<file path="src/rtl/fetch_queue_pkg.sv">
// Shared types and constants for the fetch unit and its instruction queue.
package fetch_queue_pkg;

  localparam int unsigned IFQ_XLEN = 32;

  localparam logic [31:0] INSTR_NOP                = 32'h0000_0013;
  localparam logic [3:0]  EXC_CODE_INSTR_MISALIGN  = 4'd0;
  localparam logic [3:0]  EXC_CODE_INST_PAGE_FAULT = 4'd12;

  typedef enum logic {
    FETCH = 1'b0,
    HALT  = 1'b1
  } type_fetch_state_e;

  // One queued fetch result; the queue stores this packed layout.
  typedef struct packed {
    logic [IFQ_XLEN-1:0] pc;
    logic [31:0]         instr;
    logic                exc_req;
    logic [3:0]          exc_code;
  } type_ifq_entry_s;

endpackage

</file>
<file path="src/rtl/fetch_queue_fifo.sv">
// Parametrised synchronous FIFO with a flush input. The read port is
// combinational from the head slot. A push together with a pop is legal
// even when full: the head is read before the same slot is overwritten.
module fetch_queue_fifo #(
  parameter int unsigned W     = 69,
  parameter int unsigned DEPTH = 4,
  localparam int unsigned AW   = $clog2(DEPTH),
  localparam int unsigned CW   = $clog2(DEPTH) + 1
) (
  input  logic          clk,
  input  logic          rst,
  input  logic          flush_i,
  input  logic          push_i,
  input  logic [W-1:0]  wdata_i,
  input  logic          pop_i,
  output logic [W-1:0]  rdata_o,
  output logic [CW-1:0] count_o,
  output logic          empty_o
);

  logic [W-1:0]  mem_q [DEPTH];
  logic [AW-1:0] wptr_q, wptr_d;
  logic [AW-1:0] rptr_q, rptr_d;
  logic [CW-1:0] count_q, count_d;

  // Next pointer and occupancy; flush empties the queue and wins over push/pop.
  always_comb begin
    wptr_d  = wptr_q;
    rptr_d  = rptr_q;
    count_d = count_q;
    if (flush_i) begin
      wptr_d  = '0;
      rptr_d  = '0;
      count_d = '0;
    end else begin
      if (push_i) wptr_d = wptr_q + AW'(1);
      if (pop_i)  rptr_d = rptr_q + AW'(1);
      if (push_i && !pop_i)      count_d = count_q + CW'(1);
      else if (!push_i && pop_i) count_d = count_q - CW'(1);
    end
  end

  // Pointer and count registers.
  always_ff @(posedge clk) begin
    if (rst) begin
      wptr_q  <= '0;
      rptr_q  <= '0;
      count_q <= '0;
    end else begin
      wptr_q  <= wptr_d;
      rptr_q  <= rptr_d;
      count_q <= count_d;
    end
  end

  // Storage array; contents need no reset since count guards validity.
  always_ff @(posedge clk) begin
    if (push_i && !flush_i) mem_q[wptr_q] <= wdata_i;
  end

  assign rdata_o = mem_q[rptr_q];
  assign count_o = count_q;
  assign empty_o = (count_q == '0);

endmodule

</file>
<file path="src/rtl/fetch_queue.sv">
// Fetch unit with a QDEPTH-entry instruction queue between icache and ID.
// Optional macro FETCH_QUEUE_BYPASS_EN: when the queue is empty an icache
// response is forwarded to the ID outputs in the same cycle.
//
// Handshakes: icache_req_o stays high with a stable icache_addr_o until
// icache_ack_i; icache_ack_i is only meaningful while icache_req_o is high.
// The ID side pops the head on id_valid_o & id_ready_i.
module fetch_queue
  import fetch_queue_pkg::*;
#(
  parameter int unsigned     XLEN     = 32,
  parameter int unsigned     QDEPTH   = 4,
  parameter logic [XLEN-1:0] PC_RESET = XLEN'(32'h8000_0000)
) (
  input  logic              clk,
  input  logic              rst,
  input  logic              csr_new_pc_req_i,
  input  logic              wfi_req_i,
  input  logic [XLEN-1:0]   csr_pc_new_i,
  input  logic              exe_new_pc_req_i,
  input  logic [XLEN-1:0]   exe_pc_new_i,
  input  logic              icache_flush_i,
  output logic              mmu_req_o,
  output logic [XLEN-1:0]   mmu_vaddr_o,
  input  logic              mmu_hit_i,
  input  logic [XLEN-1:0]   mmu_paddr_i,
  input  logic              mmu_page_fault_i,
  output logic              icache_req_o,
  output logic [XLEN-1:0]   icache_addr_o,
  output logic              icache_kill_o,
  output logic              icache_flush_o,
  input  logic              icache_ack_i,
  input  logic [31:0]       icache_rdata_i,
  output logic              id_valid_o,
  input  logic              id_ready_i,
  output logic [31:0]       id_instr_o,
  output logic [XLEN-1:0]   id_pc_o,
  output logic              id_exc_req_o,
  output logic [3:0]        id_exc_code_o,
  output logic              fetch_stall_o,
  output type_fetch_state_e dbg_state_o
);

  localparam int unsigned CW = $clog2(QDEPTH) + 1;
  localparam int unsigned EW = XLEN + 32 + 1 + 4;

  type_fetch_state_e state_q, state_d;
  logic [XLEN-1:0]   fpc_q, fpc_d;
  logic              busy_q, busy_d;
  logic [XLEN-1:0]   addr_q, addr_d;

  logic            redirect;
  logic [XLEN-1:0] redirect_pc;
  logic            can_start, misalign, room_issue, room_exc;
  logic            exc_misalign, exc_pf, issue, ack_fire;
  logic            bypass_vld, bypass_used;
  logic            q_push, q_pop, q_empty;
  logic [EW-1:0]   q_wdata, q_rdata, resp_entry;
  logic [CW-1:0]   q_count;

  // Redirect selection, issue gating and exception detection.
  always_comb begin
    redirect     = csr_new_pc_req_i | wfi_req_i | exe_new_pc_req_i;
    redirect_pc  = (csr_new_pc_req_i | wfi_req_i) ? csr_pc_new_i : exe_pc_new_i;
    misalign     = (fpc_q[1:0] != 2'b00);
    room_issue   = (q_count + CW'(busy_q)) < CW'(QDEPTH);
    room_exc     = q_count < CW'(QDEPTH);
    can_start    = !rst && (state_q == FETCH) && !busy_q && !redirect;
    exc_misalign = can_start && misalign && room_exc;
    exc_pf       = can_start && !misalign && mmu_page_fault_i && room_exc;
    issue        = can_start && !misalign && !mmu_page_fault_i && mmu_hit_i && room_issue;
    ack_fire     = !rst && !redirect && icache_ack_i && (busy_q || issue);
    resp_entry   = {fpc_q, icache_rdata_i, 1'b0, 4'h0};
  end

`ifdef FETCH_QUEUE_BYPASS_EN
  assign bypass_vld  = q_empty && ack_fire;
  assign bypass_used = bypass_vld && id_ready_i;
`else
  assign bypass_vld  = 1'b0;
  assign bypass_used = 1'b0;
`endif

  // Queue write side: exception entries or icache responses.
  always_comb begin
    q_push  = 1'b0;
    q_wdata = resp_entry;
    if (exc_misalign) begin
      q_push  = 1'b1;
      q_wdata = {fpc_q, INSTR_NOP, 1'b1, EXC_CODE_INSTR_MISALIGN};
    end else if (exc_pf) begin
      q_push  = 1'b1;
      q_wdata = {fpc_q, INSTR_NOP, 1'b1, EXC_CODE_INST_PAGE_FAULT};
    end else if (ack_fire && !bypass_used) begin
      q_push  = 1'b1;
    end
  end

  assign q_pop = !q_empty && id_ready_i;

  fetch_queue_fifo #(
    .W     (EW),
    .DEPTH (QDEPTH)
  ) u_fifo (
    .clk     (clk),
    .rst     (rst),
    .flush_i (redirect),
    .push_i  (q_push),
    .wdata_i (q_wdata),
    .pop_i   (q_pop),
    .rdata_o (q_rdata),
    .count_o (q_count),
    .empty_o (q_empty)
  );

  // Next fetch PC, outstanding flag, latched icache address and FSM state.
  always_comb begin
    state_d = state_q;
    fpc_d   = fpc_q;
    busy_d  = busy_q;
    addr_d  = addr_q;
    if (redirect) begin
      fpc_d   = redirect_pc;
      busy_d  = 1'b0;
      state_d = FETCH;
    end else begin
      if (issue) begin
        addr_d = mmu_paddr_i;
        busy_d = 1'b1;
      end
      if (ack_fire) begin
        fpc_d  = fpc_q + XLEN'(4);
        busy_d = 1'b0;
      end
      if (exc_misalign || exc_pf) state_d = HALT;
    end
  end

  // Fetch control registers and the two-state FSM.
  always_ff @(posedge clk) begin
    if (rst) begin
      state_q <= FETCH;
      fpc_q   <= PC_RESET;
      busy_q  <= 1'b0;
      addr_q  <= '0;
    end else begin
      state_q <= state_d;
      fpc_q   <= fpc_d;
      busy_q  <= busy_d;
      addr_q  <= addr_d;
    end
  end

  // ID outputs: queue head, bypassed response, or an idle NOP.
  always_comb begin
    id_valid_o    = 1'b0;
    id_instr_o    = INSTR_NOP;
    id_pc_o       = '0;
    id_exc_req_o  = 1'b0;
    id_exc_code_o = 4'h0;
    if (!q_empty) begin
      id_valid_o = 1'b1;
      {id_pc_o, id_instr_o, id_exc_req_o, id_exc_code_o} = q_rdata;
    end else if (bypass_vld) begin
      id_valid_o = 1'b1;
      {id_pc_o, id_instr_o, id_exc_req_o, id_exc_code_o} = resp_entry;
    end
  end

  assign mmu_req_o      = (state_q == FETCH);
  assign mmu_vaddr_o    = fpc_q;
  assign icache_req_o   = !rst && (busy_q || issue);
  assign icache_addr_o  = busy_q ? addr_q : mmu_paddr_i;
  assign icache_kill_o  = !rst && redirect;
  assign icache_flush_o = icache_flush_i;
  assign fetch_stall_o  = !id_valid_o;
  assign dbg_state_o    = state_q;

endmodule

</file>
<file path="config.mk">
export PLATFORM = sky130hd
export DESIGN_NAME = fetch_queue
export DESIGN_NICKNAME = d
export VERILOG_FILES = /design/src/rtl/fetch_queue_pkg.sv /design/src/rtl/fetch_queue_fifo.sv /design/src/rtl/fetch_queue.sv
export SDC_FILE = /design/constraint.sdc
export NUM_CORES = 1
export LEC_CHECK = 0
export ABC_AREA = 0
export CORE_MARGIN = 2
export CORE_UTILIZATION = 49
export DETAILED_ROUTE_END_ITERATION = 12
export GPL_ROUTABILITY_DRIVEN = 0
export PLACE_DENSITY = 0.75
export SLEW_MARGIN = 20
export SYNTH_ARGS = -nofsm -noshare
export SYNTH_HDL_FRONTEND = slang
export SYNTH_HIERARCHICAL = 1
export SYNTH_SLANG_ARGS = --single-unit
</file>
<file path="constraint.sdc">
create_clock -name clk -period 4.7 [get_ports clk]
set_input_delay 0.47 -clock clk [delete_from_list [all_inputs] [get_ports clk]]
set_output_delay 0.47 -clock clk [all_outputs]
set_load 0.03 [all_outputs]
</file>
==> results of run 1 <==
==> logic make-up (layout without fill, tap and decap cells) <==
logic type / count (synthesis) / in the layout / share of synthesized area, %
mux: 108 / 108 / 13.0
fa+ha+maj: 7 / 7 / 0.624
simple gates: 352 / 352 / 12.0
xor+xnor: 9 / 9 / 0.517
buf+inv: 110 / 373 / 4.06
flops: 351 / 351 / 64.2
other cells: 1 / 8 / 0.0246
compound gates: 135 / 135 / 5.53
==> power by group <==
part           internal, µW  total [µW]  switching [µW]  leakage [µW]
Combinational           225         458             234       0.00252
Clock                  1630        2780            1140      0.000554
Sequential             3370        3440            64.1       0.00314
Total                  5230        6670            1440       0.00621
==> per-stage QoR <==
| step | cells | utilization, % |
|---|---|---|
| final | 1739 | 63.3 |
| after CTS | 1739 | 63.3 |
| after floorplan | 1080 | - |
| after detailed placement | 1674 | 59.5 |
| after global routing | 1739 | 63.3 |
| after global placement | 1674 | 59.5 |
==> sequential cells by signal, indices dropped and copies added (netlist names), named ones only <==
signal,flops
dbg_state_o,1
busy_q,1
addr_q,32
u_fifo/count_o,3
mmu_vaddr_o,32
u_fifo/mem_q,276
u_fifo/rptr_q,2
u_fifo/wptr_q,2
==> synth_stat cells (3+ instances only) <==
library cell	number
nor4_1	8
clkbuf_1	41
inv_1	11
edfxtp_1	276
buf_4	39
ha_1	6
xnor2_1	4
o21ai_0	19
nand2b_1	5
buf_1	5
buf_2	9
nor2b_1	69
o311ai_0	6
mux2i_1	7
mux4_2	69
and4_1	6
a311oi_1	9
dfxtp_1	75
mux2_2	32
nand4_1	14
and2_1	36
nor3_1	13
a211oi_1	10
o21a_1	3
or2_2	5
xor2_1	5
a31oi_1	8
and3_1	8
o211ai_1	5
nor2_1	35
nand2_1	111
a21oi_1	58
nand3_1	32
==> worst max path at each step <==
stage | depth (start not counted) | from | to | slack, ns
after floorplan | 8 | rst | u_fifo/mem_q[0][0] | 0.84
after global placement | 8 | mmu_page_fault_i | u_fifo/mem_q[3][23] | 1.03
after detailed placement | 8 | mmu_page_fault_i | u_fifo/mem_q[0][9] | 0.87
after CTS | 4 | register | id_exc_code_o[3] | 1.04
after global routing | 4 | register | id_exc_code_o[3] | 0.93
final | 4 | register | id_exc_code_o[3] | 1.13
==> layout make-up <==
cell class / count / area (µm²)
Clock inverter: 19 / 188
Fill cell: 2230 / 11200
Timing Repair Buffer: 296 / 2980
Tap cell: 396 / 495
Inverter: 12 / 45.0
Sequential cell: 351 / 9800
Multi-Input combinational cell: 619 / 4880
Clock buffer: 46 / 970
==> routing by layer <==
metal	vias to the layer above	GRT usage, %	share of wire (%)
li1	4509	-	-
met1	4929	30.4	41
met2	439	39.5	49
met3	66	5.80	8.0
met4	2	5.68	2.2
met5	-	0	0.021
==> cells in the final DEF (no fill, tap or decap), types with 4 or more instances in the layout <==
master,Yosys,routed
a211oi_1,10,10
a21oi_1,58,58
a311oi_1,9,9
a31oi_1,8,8
and2_1,36,32
and2_4,0,4
and3_1,8,8
and4_1,6,6
buf_12,2,6
buf_4,39,15
clkbuf_1,41,8
clkbuf_16,0,37
clkdlybuf4s50_1,0,273
clkinv_1,1,8
conb_1,1,8
dfxtp_1,75,73
edfxtp_1,276,276
ha_1,6,6
inv_1,11,11
mux2_2,32,32
mux2i_1,7,7
mux4_2,69,69
nand2_1,111,111
nand2b_1,5,5
nand3_1,32,32
nand4_1,14,14
nor2_1,35,34
nor2b_1,69,69
nor3_1,13,12
nor4_1,8,8
o211ai_1,5,5
o21ai_0,19,19
o311ai_0,6,6
or2_2,5,5
xnor2_1,4,4
xor2_1,5,5
==> reports/metrics.csv, run 1 <==
stage;metric;value;unit
outcome;status;finished, final reports clean;
worst_hold_path;holdPathStages;2;
setup_path;crit_path_max_fanout;35;
timing;hold_ws;0.406;ns
clock_network;tritoncts;yes;
floorplan;fp.coreArea;30600;µm²
grt;grt_pass1_vias;10100;
placement;dp_hpwl;26.1;mm
timing;maxSlewHeadroom;31.5;%
grt;grt_pass1_wl;58.9;mm
placement;io_buffers;275;
detailed_routing;wire_per_inst;22.2;µm
worst_hold_path;min_from;rst;
yosys;ys_top_cells_by_area;edfxtp_1, mux4_2, dfxtp_1, nor2b_1, nand2_1;
worst_hold_path;hold_class;in2reg;
power_and_ir_drop;power.total;6670;µW
placement;pre_cts_slack;0.867;ns
yosys;ys_warn_count;6;
finish;drive_gt1_share;14.1;%
floorplan;die_w;180;µm
grt;grtUsageTotal;23.3;%
yosys;syn-cell-area;15200;µm²
clock_network;cts_buffers;36;
floorplan;boundaryPins;278;
yosys;synthCells;1073;
detailed_routing;viasPerCell;5.72;
finish;diodes;0;
worst_hold_path;whs_endpoint;busy_q;
timing;period_minus_slack;3.57;ns
grt;antenna_found_initial;1;
power_and_ir_drop;p_leak;0.00621;µW
yosys;synth_edf_count;276;
floorplan;num_rows;64;
timing;drv_slew;0;
detailed_routing;vias;9945;
setup_path;crit_type;reg2out;
yosys;synth_top_area_share;54.4;%
setup_path;critPathCaptureType;primary output;
timing;skew;0.0151;ns
detailed_routing;first_pass_iters;5;
finish;area_growth;26.9;%
setup_path;start_kind;register;
power_and_ir_drop;ir_drop;0.000222;V
placement;placed_area;18200;µm²
clock_network;cts_root_buf;clkbuf_16;
clock_network;clockBufferDepth;3;
yosys;syn_area_per_cell;14.2;µm²
yosys;synthArstFlopShare;0;%
setup_path;r2r_slack;1.49;ns
detailed_routing;drt_iter0_drc;962;
floorplan;die_h;180;µm
finish;post-route-cell-area;19300;µm²
grt;grt_max_degree;70;
timing;rsz0062_at_grt;false;
setup_path;crit-reg2reg-launch;dbg_state_o;
detailed_routing;wl;38.6;mm
setup_path;path_buf_inv;2;
timing;finalCritPeriodShare;76.0;%
job;max-cap-violations;0;
setup_path;reg2reg_to;u_fifo/mem_q[3][23];
clock_network;postCtsResizedCells;0;
timing;setup_slack;1.13;ns
clock_network;insertion_delay;0.51;ns
clock_network;cts.htree.levels;2;
timing;tightest_slew;1.03;ns
yosys;yosysSeqAreaShare;64.2;%
setup_path;cp_slowest_stage_delay;0.83;ns
detailed_routing;drc;0;
setup_path;reg2reg_depth;7;
yosys;synth-seq-cells;351;
clock_network;cts_sinks;351;
setup_path;worstPathRequired;4.23;ns
timing;hold_viol_final;0;
clock_network;postCtsSetupBuffers;0;
grt;grt_overflow;0;
finish;nNetsFinal;1461;
detailed_routing;postRouteAntennaNets;0;
yosys;synth_ff_type;edfxtp_1;
setup_path;arrival;3.10;ns
floorplan;die-area;32500;µm²
timing;max_freq;280;MHz
clock_network;clkTransAtPathRegs;0.06;ns
setup_path;critPathSlowestCell;dfxtp_4;
timing;timing.setup.tns;0;ns
clock_network;cts-hold-fix-buffers;0;
floorplan;start_util;49.8;%
timing;setup-violations-final;0;
yosys;netlist-cell-type-count;58;
setup_path;crit_family;buffers and inverters;
power_and_ir_drop;p_per_area;345;nW/µm²
setup_path;path_cells;buf_12 > mux4_2 > nor2b_1 > clkdlybuf4s50_1;
yosys;synth_top_area_cell;edfxtp_1;
Note: power is estimated with default switching activity, not from simulation.
==> run 2, diff against run 1 <==
--- a/config.mk
+++ b/config.mk
@@ -7,10 +7,10 @@
 export LEC_CHECK = 0
 export ABC_AREA = 0
 export CORE_MARGIN = 2
-export CORE_UTILIZATION = 49
+export CORE_UTILIZATION = 48
 export DETAILED_ROUTE_END_ITERATION = 12
 export GPL_ROUTABILITY_DRIVEN = 0
-export PLACE_DENSITY = 0.75
+export PLACE_DENSITY = 0.77
 export SLEW_MARGIN = 20
 export SYNTH_ARGS = -nofsm -noshare
 export SYNTH_HDL_FRONTEND = slang
==> constraint.sdc (replaced) <==
create_clock -name clk -period 3.05 [get_ports clk]
set_input_delay 0.305 -clock clk [delete_from_list [all_inputs] [get_ports clk]]
set_output_delay 0.305 -clock clk [all_outputs]
set_load 0.03 [all_outputs]
==> run 2 against run 1 <==
- sequential power up 53%
- via count increased by 1.4%
- design area up 3.2%
- worst setup slack worse by 0.98 ns
- hold slack lost 0.069 ns
- combinational power rose by 66%
- sequential share of layout area is 1.6 points lower
- first-iteration DRC count down 4.2%
- routed wire length increased by 2.0%
- total power up 59%
- critical path type unchanged
- critical endpoint is now id_instr_o[0]
==> reports/metrics.csv, run 2 (synthesized netlist as in run 1, its figures left out) <==
stage;metric;value;unit
grt;grt_pass1_wl;59.6;mm
detailed_routing;wire_per_inst;22.0;µm
setup_path;reg2reg_depth;11;
detailed_routing;drc;0;
worst_hold_path;holdPathStages;3;
floorplan;fp.coreArea;31400;µm²
finish;regMostFlops;u_fifo/mem_q;
clock_network;cts_buffers;37;
floorplan;die_h;182;µm
timing;rsz0062_at_grt;false;
setup_path;start_kind;register;
setup_path;worstPathRequired;2.74;ns
power_and_ir_drop;ir_drop;0.000387;V
clock_network;postCtsSetupBuffers;6;
finish;diodes;0;
timing;hold_viol_final;0;
floorplan;die_w;182;µm
grt;grt_pass1_vias;10200;
grt;grt_overflow;0;
clock_network;cts.htree.levels;2;
timing;skew;0.0187;ns
placement;placed_area;18700;µm²
finish;drive_gt1_share;17.3;%
finish;final_cell_mix;edfxtp_1, clkdlybuf4s50_1, nand2_1, dfxtp_1;
clock_network;clockBufferDepth;3;
floorplan;num_rows;65;
floorplan;start_util;48.6;%
timing;max_freq;345;MHz
grt;grt_max_degree;56;
finish;final_common_cell;edfxtp_1;
setup_path;critPathSlowestCell;clkdlybuf4s50_1;
clock_network;cts_sinks;351;
finish;post-route-cell-area;20000;µm²
clock_network;clkTransAtPathRegs;0.06;ns
timing;period_minus_slack;2.90;ns
worst_hold_path;hold_class;in2reg;
power_and_ir_drop;p_per_area;532;nW/µm²
setup_path;crit_type;reg2out;
floorplan;die-area;33200;µm²
grt;antenna_found_initial;1;
clock_network;postCtsResizedCells;0;
finish;fillers;2243;
grt;grtUsageTotal;23.6;%
finish;largest_reg_flops;276;
floorplan;boundaryPins;278;
timing;finalCritPeriodShare;95.1;%
timing;setup-violations-final;0;
outcome;status;finished, final reports clean;
finish;area_growth;31.0;%
detailed_routing;first_pass_iters;7;
detailed_routing;postRouteAntennaNets;0;
clock_network;tritoncts;yes;
timing;tightest_slew;0.717;ns
placement;io_buffers;275;
finish;ff_latch_area;9800;µm²
detailed_routing;viasPerCell;5.62;
setup_path;arrival;2.60;ns
setup_path;cp_slowest_stage_delay;0.61;ns
detailed_routing;drt_iter0_drc;922;
placement;dp_hpwl;27.1;mm
clock_network;insertion_delay;0.52;ns
detailed_routing;vias;10100;
job;max-cap-violations;0;
setup_path;path_cells;buf_4 > mux4_2 > or2_2 > clkdlybuf4s50_1;
detailed_routing;wl;39.4;mm
timing;drv_slew;0;
finish;multiInputGateArea;4880;µm²
clock_network;cts_root_buf;clkbuf_16;
finish;nNetsFinal;1507;
timing;timing.setup.tns;0;ns
setup_path;critPathCaptureType;primary output;
setup_path;crit_path_max_fanout;11;
clock_network;cts-hold-fix-buffers;0;
timing;maxSlewHeadroom;52.2;%
power_and_ir_drop;p_leak;0.00654;µW
-- run 2: final timing paths --
check         startpoint                end  slack, ns
max reg2reg  dbg_state_o  u_fifo/count_o[2]       0.54
min reg2reg   addr_q[27]         addr_q[27]       0.45
max             register      id_instr_o[0]       0.15
min                  rst     mmu_vaddr_o[3]       0.34
-- run 2: through the flow --
step | power [µW] | cells | hold WS, ns | util, % | worst slack (ns)
2_1_floorplan | 5720 | 1080 | 0.429 | - | 0.107
3_3_place_gp | 6120 | 1719 | 0.438 | 59.5 | 0.164
3_5_place_dp | 6120 | 1719 | 0.447 | 59.5 | 0.202
4_1_cts | 10700 | 1793 | 0.320 | 63.6 | 0.115
5_1_grt | 10900 | 1793 | 0.352 | 63.6 | 0.0474
6_report | 10600 | 1793 | 0.337 | 63.6 | 0.149
-- run 2: critical path: cells and delay by family, from the launching register on --
kind,cells,cell delay [ns]
buffers and inverters,2,0.80
muxes,1,0.49
DFF,1,0.47
and+or+nand+nor,1,0.30
-- run 2: area by class of cell --
| class | instances | area share (%) |
|---|---|---|
| Clock inverter | 18 | 1.10 |
| Multi-Input combinational cell | 619 | 24.5 |
| Tap cell | 402 | 2.52 |
| Inverter | 12 | 0.226 |
| Clock buffer | 50 | 5.15 |
| Timing Repair Buffer | 341 | 17.5 |
| Sequential cell | 351 | 49.1 |
-- run 2: power breakdown --
group	switching (µW)	internal, µW
combinational	392	367
clock	1780	2800
sequential	76.1	5200
-- run 2: per-layer routing --
layer	routed length [µm]	part of all wire, %	GRT usage, %
met5	13	0.033	0
met4	912	2.3	5.90
met3	3220	8.2	5.51
met2	19500	49	40.4
met1	15700	40	30.6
■ ■ ■ ■ ■ ■ ■
- _PROBLEM TO SOLVE_
From the entries above, write out only the lines starting at the line that holds "xor+xnor: 9 / 9 / 0.517" and ending at the line that holds "worst max path", keeping both and matching them exactly.

- _OUTPUT OF THE EXERCISE_
xor+xnor: 9 / 9 / 0.517
buf+inv: 110 / 373 / 4.06
flops: 351 / 351 / 64.2
other cells: 1 / 8 / 0.0246
compound gates: 135 / 135 / 5.53
==> power by group <==
part           internal, µW  total [µW]  switching [µW]  leakage [µW]
Combinational           225         458             234       0.00252
Clock                  1630        2780            1140      0.000554
Sequential             3370        3440            64.1       0.00314
Total                  5230        6670            1440       0.00621
==> per-stage QoR <==
| step | cells | utilization, % |
|---|---|---|
| final | 1739 | 63.3 |
| after CTS | 1739 | 63.3 |
| after floorplan | 1080 | - |
| after detailed placement | 1674 | 59.5 |
| after global routing | 1739 | 63.3 |
| after global placement | 1674 | 59.5 |
==> sequential cells by signal, indices dropped and copies added (netlist names), named ones only <==
signal,flops
dbg_state_o,1
busy_q,1
addr_q,32
u_fifo/count_o,3
mmu_vaddr_o,32
u_fifo/mem_q,276
u_fifo/rptr_q,2
u_fifo/wptr_q,2
==> synth_stat cells (3+ instances only) <==
library cell	number
nor4_1	8
clkbuf_1	41
inv_1	11
edfxtp_1	276
buf_4	39
ha_1	6
xnor2_1	4
o21ai_0	19
nand2b_1	5
buf_1	5
buf_2	9
nor2b_1	69
o311ai_0	6
mux2i_1	7
mux4_2	69
and4_1	6
a311oi_1	9
dfxtp_1	75
mux2_2	32
nand4_1	14
and2_1	36
nor3_1	13
a211oi_1	10
o21a_1	3
or2_2	5
xor2_1	5
a31oi_1	8
and3_1	8
o211ai_1	5
nor2_1	35
nand2_1	111
a21oi_1	58
nand3_1	32
==> worst max path at each step <==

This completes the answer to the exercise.